有名な"ロボット三原則"が登場するSF小説。ロボット技術の発展と差別にまつわる物語を、編年体のオムニバス形式でまとめたもの。アシモフ作品は〈ファウンデーション〉シリーズを全部読んでいるのだが、ロボット系の作品はほとんど未読だった。この作品の肝は、ロボットの思考装置である"陽電子頭脳"というものが、人間には理解できない原理で作動しているということ。機械自身がより高度な機械を設計することで、人知の及ばぬシステムが実現しているらしいです。「人間を傷つけず、人間に服従した上で、自分自身も守る」というロボット三原則は絶対のものではあるけれど、それをロボットの陽電子頭脳がどう解釈して行動するかは専門のロボ心理学者でも容易には把握できない場合があり、そこが物語を面白くするギミックとして働いています。現実の機械は、"人間を傷つけるな"といった抽象的な命令を理解させるのは困難だし、悪意がなくてもシステム的なトラブルで人間を傷つけてしまったり、結果的に人間の命令に反してしまうことは十分ありえますが、"陽電子頭脳"にコントロールされたロボットは絶対にルールに反しないし、もし反しているように見える場合も、何かしらの"ルールに反しない解釈"が存在しているのです。この設定にはいまいちリアリティを感じませんが、ルールを規定してその中で面白い物語を展開させるという点では非常に優れた作品だと思うし、だからこそ21世紀の現在も愛読されているのでしょう。この作品は、人工知能に制御された"人型機械"ではなく、陽電子頭脳という魂を持ち、ロボット三原則という呪縛をかけられた"機械生命体"の物語なのだと解釈するのが正しい気がします。

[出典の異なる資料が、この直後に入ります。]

===== src/hdl/lbcg_pkg.sv =====
`default_nettype none

package lbcg_pkg;

    localparam int MAX_CORES_DEF = 4;

    // Count width that the table lane selectors accept (counts up to fifteen).
    localparam int LANE_IDX_W = 4;

    localparam logic [15:0] RESUME_DELAY_MS = 16'd2500;
    localparam logic [7:0]  DWELL_MAX       = 8'hFF;

    localparam logic [15:0] ALL_MARK_RST  = 16'd800;
    localparam logic [63:0] EN_THR_RST    = 64'h0000_0154_00DC_0078;
    localparam logic [63:0] DIS_THR_RST   = 64'h0104_0078_003C_0000;
    localparam logic [63:0] DELAYS_RST    = 64'h0032_0064_0032_0019;
    localparam logic [31:0] ON_DWELL_RST  = 32'h0005_0303;
    localparam logic [31:0] OFF_DWELL_RST = 32'h0403_0800;
    localparam logic [2:0]  MIN_ON_RST    = 3'd1;
    localparam logic [2:0]  AVAIL_RST     = 3'd4;

    typedef enum logic [1:0] {
        CMD_SAMPLE  = 2'd0,
        CMD_SUSPEND = 2'd1,
        CMD_RESUME  = 2'd2
    } t_cmd;

    typedef enum logic [2:0] {
        ACT_NONE      = 3'd0,
        ACT_ONE_OFF   = 3'd1,
        ACT_ONE_ON    = 3'd2,
        ACT_ALL_ON    = 3'd3,
        ACT_SUSPENDED = 3'd4,
        ACT_RESUMED   = 3'd5
    } t_action;

    typedef enum logic [2:0] {
        REG_ALL_MARK  = 3'd0,
        REG_EN_THR    = 3'd1,
        REG_DIS_THR   = 3'd2,
        REG_DELAYS    = 3'd3,
        REG_ON_DWELL  = 3'd4,
        REG_OFF_DWELL = 3'd5,
        REG_MIN_ON    = 3'd6,
        REG_AVAIL     = 3'd7
    } t_reg_idx;

    typedef struct packed {
        logic [1:0]  cmd;
        logic [15:0] load;
    } t_in;

    typedef struct packed {
        logic [2:0]  action;
        logic [2:0]  online_count;
        logic [15:0] next_delay_ms;
    } t_out;

    typedef struct packed {
        logic [15:0] enable_all_threshold;
        logic [63:0] enable_thresholds;
        logic [63:0] disable_thresholds;
        logic [63:0] sample_delays;
        logic [31:0] online_dwell_periods;
        logic [31:0] offline_dwell_periods;
        logic [2:0]  min_online;
        logic [2:0]  cores_available;
    } t_cfg;

    // Lane k belongs to online count k+1; other counts read zero.
    function automatic logic [15:0] lane16(input logic [63:0] tbl,
                                           input logic [LANE_IDX_W-1:0] cnt);
        logic [15:0] v;
        case (cnt)
            4'd1:    v = tbl[15:0];
            4'd2:    v = tbl[31:16];
            4'd3:    v = tbl[47:32];
            4'd4:    v = tbl[63:48];
            default: v = 16'd0;
        endcase
        return v;
    endfunction

    function automatic logic [7:0] lane8(input logic [31:0] tbl,
                                         input logic [LANE_IDX_W-1:0] cnt);
        logic [7:0] v;
        case (cnt)
            4'd1:    v = tbl[7:0];
            4'd2:    v = tbl[15:8];
            4'd3:    v = tbl[23:16];
            4'd4:    v = tbl[31:24];
            default: v = 8'd0;
        endcase
        return v;
    endfunction

    function automatic logic [7:0] bump(input logic [7:0] v);
        return (v == DWELL_MAX) ? DWELL_MAX : v + 8'd1;
    endfunction

endpackage

`default_nettype wire


===== src/hdl/lbcg_cfg.sv =====
`default_nettype none

module lbcg_cfg
    import lbcg_pkg::*;
(
    input  wire logic        i_clk,
    input  wire logic        i_rst_n,
    input  wire logic        i_wr,
    input  wire logic [2:0]  i_index,
    input  wire logic [63:0] i_data,
    output t_cfg             o_cfg
);

    t_cfg r_cfg;

    always_ff @(posedge i_clk) begin
        if (!i_rst_n) begin
            r_cfg.enable_all_threshold  <= ALL_MARK_RST;
            r_cfg.enable_thresholds     <= EN_THR_RST;
            r_cfg.disable_thresholds    <= DIS_THR_RST;
            r_cfg.sample_delays         <= DELAYS_RST;
            r_cfg.online_dwell_periods  <= ON_DWELL_RST;
            r_cfg.offline_dwell_periods <= OFF_DWELL_RST;
            r_cfg.min_online            <= MIN_ON_RST;
            r_cfg.cores_available       <= AVAIL_RST;
        end else if (i_wr) begin
            case (i_index)
                REG_ALL_MARK:  r_cfg.enable_all_threshold  <= i_data[15:0];
                REG_EN_THR:    r_cfg.enable_thresholds     <= i_data;
                REG_DIS_THR:   r_cfg.disable_thresholds    <= i_data;
                REG_DELAYS:    r_cfg.sample_delays         <= i_data;
                REG_ON_DWELL:  r_cfg.online_dwell_periods  <= i_data[31:0];
                REG_OFF_DWELL: r_cfg.offline_dwell_periods <= i_data[31:0];
                REG_MIN_ON:    r_cfg.min_online            <= i_data[2:0];
                REG_AVAIL:     r_cfg.cores_available       <= i_data[2:0];
                default:       r_cfg.min_online            <= r_cfg.min_online;
            endcase
        end
    end

    assign o_cfg = r_cfg;

endmodule

`default_nettype wire


===== src/hdl/lbcg_core.sv =====
`default_nettype none

module lbcg_core
    import lbcg_pkg::*;
#(
    parameter int MAX_CORES = MAX_CORES_DEF
) (
    input  wire logic i_clk,
    input  wire logic i_rst_n,
    input  wire logic i_fire,
    input  wire t_in  i_item,
    input  wire t_cfg i_cfg,
    output t_out      o_res
);

    localparam int CNT_W = $clog2(MAX_CORES + 1);
    localparam int CW    = (CNT_W > 3) ? CNT_W : 3;

    logic [CNT_W-1:0] r_cores, n_cores;
    logic [7:0]       r_up, n_up;
    logic [7:0]       r_down, n_down;
    logic             r_susp, n_susp;

    logic [CW-1:0]    cnt_x, minc, avail, avail_raw;
    logic [15:0]      all_mark, en_mark, dis_mark;
    logic [7:0]       on_per, off_per;
    logic             load_all, down_hit, up_hit;
    logic [2:0]       action;
    logic [15:0]      delay;

    always_comb begin
        cnt_x     = CW'(r_cores);
        minc      = (i_cfg.min_online == 3'd0) ? CW'(1) : CW'(i_cfg.min_online);
        avail_raw = (i_cfg.cores_available == 3'd0) ? CW'(1)
                                                    : CW'(i_cfg.cores_available);
        avail     = (avail_raw > CW'(MAX_CORES)) ? CW'(MAX_CORES) : avail_raw;
        all_mark  = i_cfg.enable_all_threshold;
        en_mark   = lane16(i_cfg.enable_thresholds, LANE_IDX_W'(r_cores));
        dis_mark  = lane16(i_cfg.disable_thresholds, LANE_IDX_W'(r_cores));
        on_per    = lane8(i_cfg.online_dwell_periods, LANE_IDX_W'(r_cores));
        off_per   = lane8(i_cfg.offline_dwell_periods, LANE_IDX_W'(r_cores));
        load_all  = i_item.load >= all_mark;
        down_hit  = (i_item.load <= dis_mark) && (cnt_x > minc);
        up_hit    = !down_hit && (load_all || i_item.load >= en_mark) && (cnt_x < avail);
    end

    always_comb begin
        n_cores = r_cores;
        n_up    = r_up;
        n_down  = r_down;
        n_susp  = r_susp;
        action  = ACT_NONE;
        delay   = r_susp ? 16'd0 : lane16(i_cfg.sample_delays, LANE_IDX_W'(r_cores));
        if (i_item.cmd == CMD_SUSPEND) begin
            n_cores = CNT_W'(1);
            n_susp  = 1'b1;
            action  = ACT_SUSPENDED;
            delay   = 16'd0;
        end else if (i_item.cmd == CMD_RESUME) begin
            if (r_cores < CNT_W'(2)) begin
                n_cores = CNT_W'(2);
            end
            n_up   = 8'd1;
            n_down = 8'd1;
            n_susp = 1'b0;
            action = ACT_RESUMED;
            delay  = RESUME_DELAY_MS;
        end else if (i_item.cmd == CMD_SAMPLE && !r_susp) begin
            if (down_hit) begin
                if (r_down >= off_per) begin
                    n_cores = r_cores - CNT_W'(1);
                    n_down  = 8'd1;
                    action  = ACT_ONE_OFF;
                end else begin
                    n_down = bump(r_down);
                end
                n_up = 8'd1;
            end else if (up_hit) begin
                if (r_up >= on_per) begin
                    if (load_all) begin
                        n_cores = CNT_W'(avail);
                        action  = ACT_ALL_ON;
                    end else begin
                        n_cores = r_cores + CNT_W'(1);
                        action  = ACT_ONE_ON;
                    end
                    n_up = 8'd1;
                end else begin
                    n_up = bump(r_up);
                end
                n_down = 8'd1;
            end
            delay = lane16(i_cfg.sample_delays, LANE_IDX_W'(n_cores));
        end
    end

    always_ff @(posedge i_clk) begin
        if (!i_rst_n) begin
            r_cores <= CNT_W'(MAX_CORES);
            r_up    <= 8'd0;
            r_down  <= 8'd0;
            r_susp  <= 1'b0;
        end else if (i_fire) begin
            r_cores <= n_cores;
            r_up    <= n_up;
            r_down  <= n_down;
            r_susp  <= n_susp;
        end
    end

    assign o_res.action        = action;
    assign o_res.online_count  = 3'(n_cores);
    assign o_res.next_delay_ms = delay;

endmodule

`default_nettype wire


===== src/hdl/load_based_core_count_governor_top.sv =====
// Load-based core count governor. Each request carries a command (load
// sample, suspend or resume) and a load figure; each one yields exactly one
// result with the action taken, the online core count afterwards and the
// delay before the next sample. A request enters an input register; once the
// result register is free, the decision logic reads the held state (online
// count, two saturating dwell counters, suspended flag) and the configuration
// tables, updates the state and loads the result register. One request per
// cycle is taken for as long as results are drained; the state update made
// as each request is decided is what sets that rate. Configuration writes are
// taken every cycle and must only be issued while no request is in flight.
`default_nettype none

module load_based_core_count_governor_top
    import lbcg_pkg::*;
#(
    parameter int MAX_CORES = MAX_CORES_DEF
) (
    input  wire logic        i_clk,
    input  wire logic        i_rst_n,
    input  wire logic        i_in_valid,
    output logic             o_in_ready,
    input  wire t_in         i_in_data,
    output logic             o_out_valid,
    input  wire logic        i_out_ready,
    output t_out             o_out_data,
    input  wire logic        i_cfg_valid,
    output logic             o_cfg_ready,
    input  wire logic [2:0]  i_cfg_index,
    input  wire logic [63:0] i_cfg_data
);

    t_cfg cfg;
    t_out res;

    logic r_in_valid;
    t_in  r_in_data;
    logic r_out_valid;
    t_out r_out_data;

    logic out_free;
    logic dec_fire;

    // Result stage can take a new result when empty or being drained.
    assign out_free    = !r_out_valid || i_out_ready;
    assign dec_fire    = r_in_valid && out_free;
    assign o_in_ready  = !r_in_valid || out_free;
    assign o_cfg_ready = 1'b1;

    lbcg_cfg u_cfg (
        .i_clk   (i_clk),
        .i_rst_n (i_rst_n),
        .i_wr    (i_cfg_valid),
        .i_index (i_cfg_index),
        .i_data  (i_cfg_data),
        .o_cfg   (cfg)
    );

    lbcg_core #(
        .MAX_CORES (MAX_CORES)
    ) u_core (
        .i_clk   (i_clk),
        .i_rst_n (i_rst_n),
        .i_fire  (dec_fire),
        .i_item  (r_in_data),
        .i_cfg   (cfg),
        .o_res   (res)
    );

    // Input register: advance whenever the decision stage moves on.
    always_ff @(posedge i_clk) begin
        if (!i_rst_n) begin
            r_in_valid <= 1'b0;
        end else if (o_in_ready) begin
            r_in_valid <= i_in_valid;
        end
    end

    always_ff @(posedge i_clk) begin
        if (i_in_valid && o_in_ready) begin
            r_in_data <= i_in_data;
        end
    end

    // Result register: hold while the consumer stalls.
    always_ff @(posedge i_clk) begin
        if (!i_rst_n) begin
            r_out_valid <= 1'b0;
        end else if (out_free) begin
            r_out_valid <= r_in_valid;
        end
    end

    always_ff @(posedge i_clk) begin
        if (dec_fire) begin
            r_out_data <= res;
        end
    end

    assign o_out_valid = r_out_valid;
    assign o_out_data  = r_out_data;

endmodule

`default_nettype wire


===== config.mk =====
export PLATFORM = sky130hd
export DESIGN_NAME = load_based_core_count_governor_top
export DESIGN_NICKNAME = d
export VERILOG_FILES = /design/src/hdl/lbcg_pkg.sv /design/src/hdl/lbcg_cfg.sv /design/src/hdl/lbcg_core.sv /design/src/hdl/load_based_core_count_governor_top.sv
export SDC_FILE = /design/constraint.sdc
export NUM_CORES = 1
export LEC_CHECK = 0
export ABC_AREA = 1
export BUFFER_PORTS_ARGS = -buffer_cell sky130_fd_sc_hd__buf_2
export CORE_UTILIZATION = 65
export DETAILED_ROUTE_END_ITERATION = 7
export GPL_TIMING_DRIVEN = 1
export PLACE_DENSITY = 0.84
export SLEW_MARGIN = 10
export SYNTH_ARGS = -nofsm -noshare
export SYNTH_HDL_FRONTEND = slang
export SYNTH_HIERARCHICAL = 1
export SYNTH_SLANG_ARGS = --single-unit

===== constraint.sdc =====
create_clock -name i_clk -period 7.05 [get_ports i_clk]
set_clock_uncertainty 0.05 [all_clocks]
set_input_delay 0.705 -clock i_clk [delete_from_list [all_inputs] [get_ports i_clk]]
set_output_delay 0.705 -clock i_clk [all_outputs]
set_load 0.05 [all_outputs]

Word level (Yosys, flattened, before mapping) --
Index checks and enable logic that the tools add are counted.
Storage, ports and cells: register bits 340, input bits 90
Cells by class: equality and inequality tests 19, add/sub/neg operators 4, bitwise gates (word level) 2, $lt $le $gt $ge 9, multiplexer cells 45, reduce and logical (&&, ||, !) cells 32
Operators by type and width (number):
- one-hot mux 16 bit (4 select lines) | 4
- two-way mux 8 bit | 12
- one-hot mux 8 bit (4 select lines) | 2
- two-way mux 3 bit | 19
- greater-or-equal comparator 16 bit | 2
- two-way mux 16 bit | 2
- == test 3 x 2 -> 1 bit (second input constant) | 6
- == test 3 bit (second input constant) | 6
- AND reduction 2 bit | 9
- adder 8 x 1 -> 8 bit (second input constant) | 2
- == test 8 bit (second input constant) | 2
- greater-or-equal comparator 8 bit | 2
- <= comparator 16 bit | 1
- two-way mux 12 bit | 1
- == test 3 x 1 -> 1 bit (second input constant) | 3
- logical NOT 3 bit | 3
- logical AND 1 bit | 6
- two-way mux 1 bit | 5
- logical NOT 1 bit | 4
- AND reduction 4 bit | 1
- nonzero test 2 bit | 2
- adder 3 x 1 -> 3 bit (second input constant) | 1
- > comparator 3 bit | 1
- > comparator 3 bit (second input constant) | 1
- other kinds (11) | 14

Longest topological paths before layout --
Gate-level depths: netlist of the first run.
word-level depth 16, depth in mapped cells 32, gate-level depth less buffers 29

By module --
Netlist of the first run, hierarchy kept.
By module, submodules not included:
- lbcg_cfg | cells each 1539, sequential area each 5565.3 um^2, instances 1, area each 10740.3 um^2
- lbcg_core | cells each 954, sequential area each 400.4 um^2, instances 1, area each 5859.4 um^2
- load_based_core_count_governor_top | cells each 55, sequential area each 1241.2 um^2, instances 1, area each 1307.5 um^2

Worst setup path after synthesis of the first run --
OpenSTA, ideal clock, no wires.
path kind reg-to-reg, start register u_core.r_cores[1], in the netlist u_core/cnt_x[1], end register r_out_data (netlist bit o_out_data[10]), data pin, path buffers 4, setup time 276 ps, required time 6724 ps, stages on the path, launching flop included 27, period minus slack after synthesis 3829 ps, data arrival time 3503 ps, path slack 3221 ps, cell sequence dfxtp_1 -> inv_1 -> ha_1 -> nand2_1 -> inv_1 -> clkbuf_1 -> buf_1 -> a22o_1 -> o21ai_0 -> ha_1 -> nand2_1 -> nor3_2 -> nand2_1 -> nand2_1 -> nand2_2 -> nand2_4 -> buf_6 -> nand4_1 -> nand2_2 -> nand2_4 -> buf_4 -> nand3_2 -> nand3_1 -> nand2_1 -> inv_2 -> nand2_1 -> a21oi_2
On the way: longest elaborated chain between the ends 15, elaborated cells between the ends (all ways) 37, classes of those cells add/sub (2); order compare (6); eq/ne (8); mux (16); reduce/logical (5)
RTL lines:
- start: declaration | line lbcg_core.sv:19 | logic [CNT_W-1:0] r_cores, n_cores;
- start signal: assignment | line lbcg_core.sv:99 | r_cores <= CNT_W'(MAX_CORES);
- start signal: assignment | line lbcg_core.sv:104 | r_cores <= n_cores;
- == test 3 bit (tied with other cells) | line lbcg_pkg.sv:74, lbcg_pkg.sv:87
- one-hot mux 16 bit (4 select lines) | line lbcg_pkg.sv:74 | case (cnt)
- <= comparator 16 bit | line lbcg_core.sv:43 | down_hit = (i_item.load <= dis_mark) && (cnt_x > minc);
- logical AND 1 bit | line lbcg_core.sv:43
- logical NOT 1 bit | line lbcg_core.sv:44 | up_hit = !down_hit && (load_all || i_item.load >= en_mark) && (cnt_x < avail);
- logical AND 1 bit (2 in a row) | line lbcg_core.sv:44
- two-way mux 3 bit | line lbcg_core.sv:78 | end else if (up_hit) begin
- two-way mux 3 bit | line lbcg_core.sv:69 | if (down_hit) begin
- two-way mux 3 bit | line lbcg_core.sv:68 | end else if (i_item.cmd == CMD_SAMPLE && !r_susp) begin
- two-way mux 3 bit | line lbcg_core.sv:59 | end else if (i_item.cmd == CMD_RESUME) begin
- two-way mux 3 bit | line lbcg_core.sv:54 | if (i_item.cmd == CMD_SUSPEND) begin
- == test 3 bit (tied with other cells) | line lbcg_pkg.sv:74
- one-hot mux 16 bit (4 select lines) | line lbcg_pkg.sv:74
- two-way mux 16 bit (*) | line lbcg_core.sv:68
- end signal: assignment | line load_based_core_count_governor_top.sv:95 | r_out_data <= res;
- end: declaration | line load_based_core_count_governor_top.sv:38 | t_out r_out_data;
Mark *: on every way between the ends. The rest lies on a longest branch, timed or not. The select of a mux whose other input is x is not followed. A chain may end at the register's enable or synchronous reset.

Worst setup path in the final report of the first run --
start register u_core.r_cores[0], in the netlist u_core/cnt_x[0], end register r_out_data (netlist bit o_out_data[14]), data pin
The elaborated chain is that of the path after synthesis.

==> run_results.csv, run 1 <==
group,metric,value,unit
power,power_per_cell_area,247,nW/um2
global_routing,grt-ovfl-total,0,
clock_tree,post_cts_buffers,0,
clock_tree,h-tree-depth,2,
detailed_routing,drt-initial-drc-count,2172,
global_routing,grt_usage,0.414,
power,ir_drop,0.239,mV
logic_synthesis,synth_cell_types,48,
detailed_routing,dr.pass1.iters,6,
layout,fin_nets,2744,
clock_tree,post_cts_resized,0,
die,io_pins,115,
die,die_w,168,um
logic_synthesis,synth_top_cell_area_share,0.335,
global_routing,grt_pass1_wl,90.2,mm
detailed_routing,met2_length,26.9,mm
detailed_routing,drt-met1-wl,22.7,mm
global_routing,antenna_found_initial,2,
clock_tree,hold_buffers,0,
clock_tree,clk_pin_slew,0.06,ns
setup_path,path_class,"reg2reg",
placed_design,post-place-ws,1.94,ns
global_routing,grt_start_max_net_pins,156,
global_routing,grt_pass1_vias,16338,
layout,syn_to_final_growth,10.1,%
timing,fin_crit,5.35,ns
logic_synthesis,ys_warn_count,6,
detailed_routing,wl,59.0,mm
timing,setup_viol,0,
die,num_rows,60,
logic_synthesis,synth_top_area_cell,"dfxtp_1",
setup_path,crit_required,7.37,ns
placed_design,place_congestion,0.987,
layout,register_area,7210,um2
timing,tightestPinTransition,1.15,ns
timing,hold_viol,0,
detailed_routing,route.vias.total,17874,
timing,setup_slack,1.70,ns
logic_synthesis,seq_area_frac_synth,0.402,
layout,drive_gt1_frac,0.101,
timing,finalCritPeriodShare,0.759,
logic_synthesis,synth_area,17900,um2
logic_synthesis,ys_seq_elements,340,
clock_tree,cts_tree,"done",
clock_tree,root_buffer,"clkbuf_16",
logic_synthesis,syn_avg_cell_area,7.03,um2
detailed_routing,met3WireLength,6.08,mm
logic_synthesis,synthCells,2548,
layout,n_antenna_cell,0,
detailed_routing,wl_per_cell,20.0,um
logic_synthesis,synth_edf_count,40,
clock_tree,clk_path_buf_depth,3,
logic_synthesis,syn-num-nets,2718,
timing,slew_headroom,0.233,
detailed_routing,via_per_inst,6.07,
logic_synthesis,synth_top_flop_cell,"dfxtp_1",
setup_path,crit_path_start_kind,"register",
clock_tree,cts.sinks,340,
run,drv_cap,0,
setup_path,crit_arrival,5.68,ns
die,die_h,168,um
timing,setup-tns-final,0,ns
layout,fill_cells,2243,
timing,hold-worst-slack,0.289,ns
layout,final_util,0.729,
die,initial_core_util,0.663,
timing,final_max_slew_viol_count,0,
status,status,"finished clean",
setup_path,cp-end-kind,"register",
power,p_leak,8.79,nW
clock_tree,clock_latency,0.54,ns
detailed_routing,maxUsedRoutingLayer,"met5",
placed_design,dp_hpwl,39.9,mm
layout,multi_input_area,9330,um2
die,coreArea,27000,um2
timing,rsz0062_at_grt,"no",
detailed_routing,drcViolationCount,0,
logic_synthesis,synth.area.top_cells,"dfxtp_1 (34%), nand2_1 (12%), nor2_1 (11%)",
setup_path,crit_fanout,48,
logic_synthesis,synth_common_cells,"nand2_1 (575), nor2_1 (517), nand3_1 (315)",
logic_synthesis,synth.most_common_cell,"nand2_1",
logic_synthesis,synthArstFlopShare,0,
clock_tree,cts_buffers,37,
placed_design,io_buffers,113,
timing,fmax,187,MHz
hold_path,hold_path.class,"in2reg",
die,die_area,28200,um2
detailed_routing,final_antenna_net_count,0,
sequential cells by signal, indices dropped and copies added (netlist names):
register       cells
u_core/r_down      8
r_in_data         18
o_out_valid        1
o_out_data        22
u_core/cnt_x       3
u_cfg/o_cfg      278
r_in_valid         1
u_core/r_susp      1
u_core/r_up        8
critical path, stage by stage (launching register included):
cell     delay (ns)
dfxtp_1        0.41
inv_1          0.23
ha_1           0.20
nand2_1        0.17
inv_2          0.77
buf_4          0.40
a22o_1         0.16
o21ai_0        0.15
ha_1           0.38
nand4_1        0.14
nor3_1         0.27
nand2_1        0.10
nand2_1        0.14
nor2_4         0.06
nor2_8         0.11
nand3_4        0.08
nand2_1        0.11
nand3_1        0.20
nor2_4         0.31
nand2_2        0.17
nand3_1        0.12
nand2_1        0.07
inv_2          0.15
nand2_1        0.08
a21oi_2        0.12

それと、アシモフ作品のロボットは、"人間に悪意を持たない"という点が、同ジャンルの多くの作品と違う所。今も昔も、様々なSF作品で人工知能が悪意を持って人類と敵対する中、優れた能力を持ちながらあえて人類のために滅私奉公するロボットを描く姿勢は、なにげに僕も影響を受けている。知性あるものは、むやみに他者を傷つけたりはしないのです。先頃公開された本作の映画版〈アイ,ロボット〉は、ロボットが人類と敵対する系の話に翻案されてるらしいので、ちょっと微妙。評価はそう悪くないらしいが……。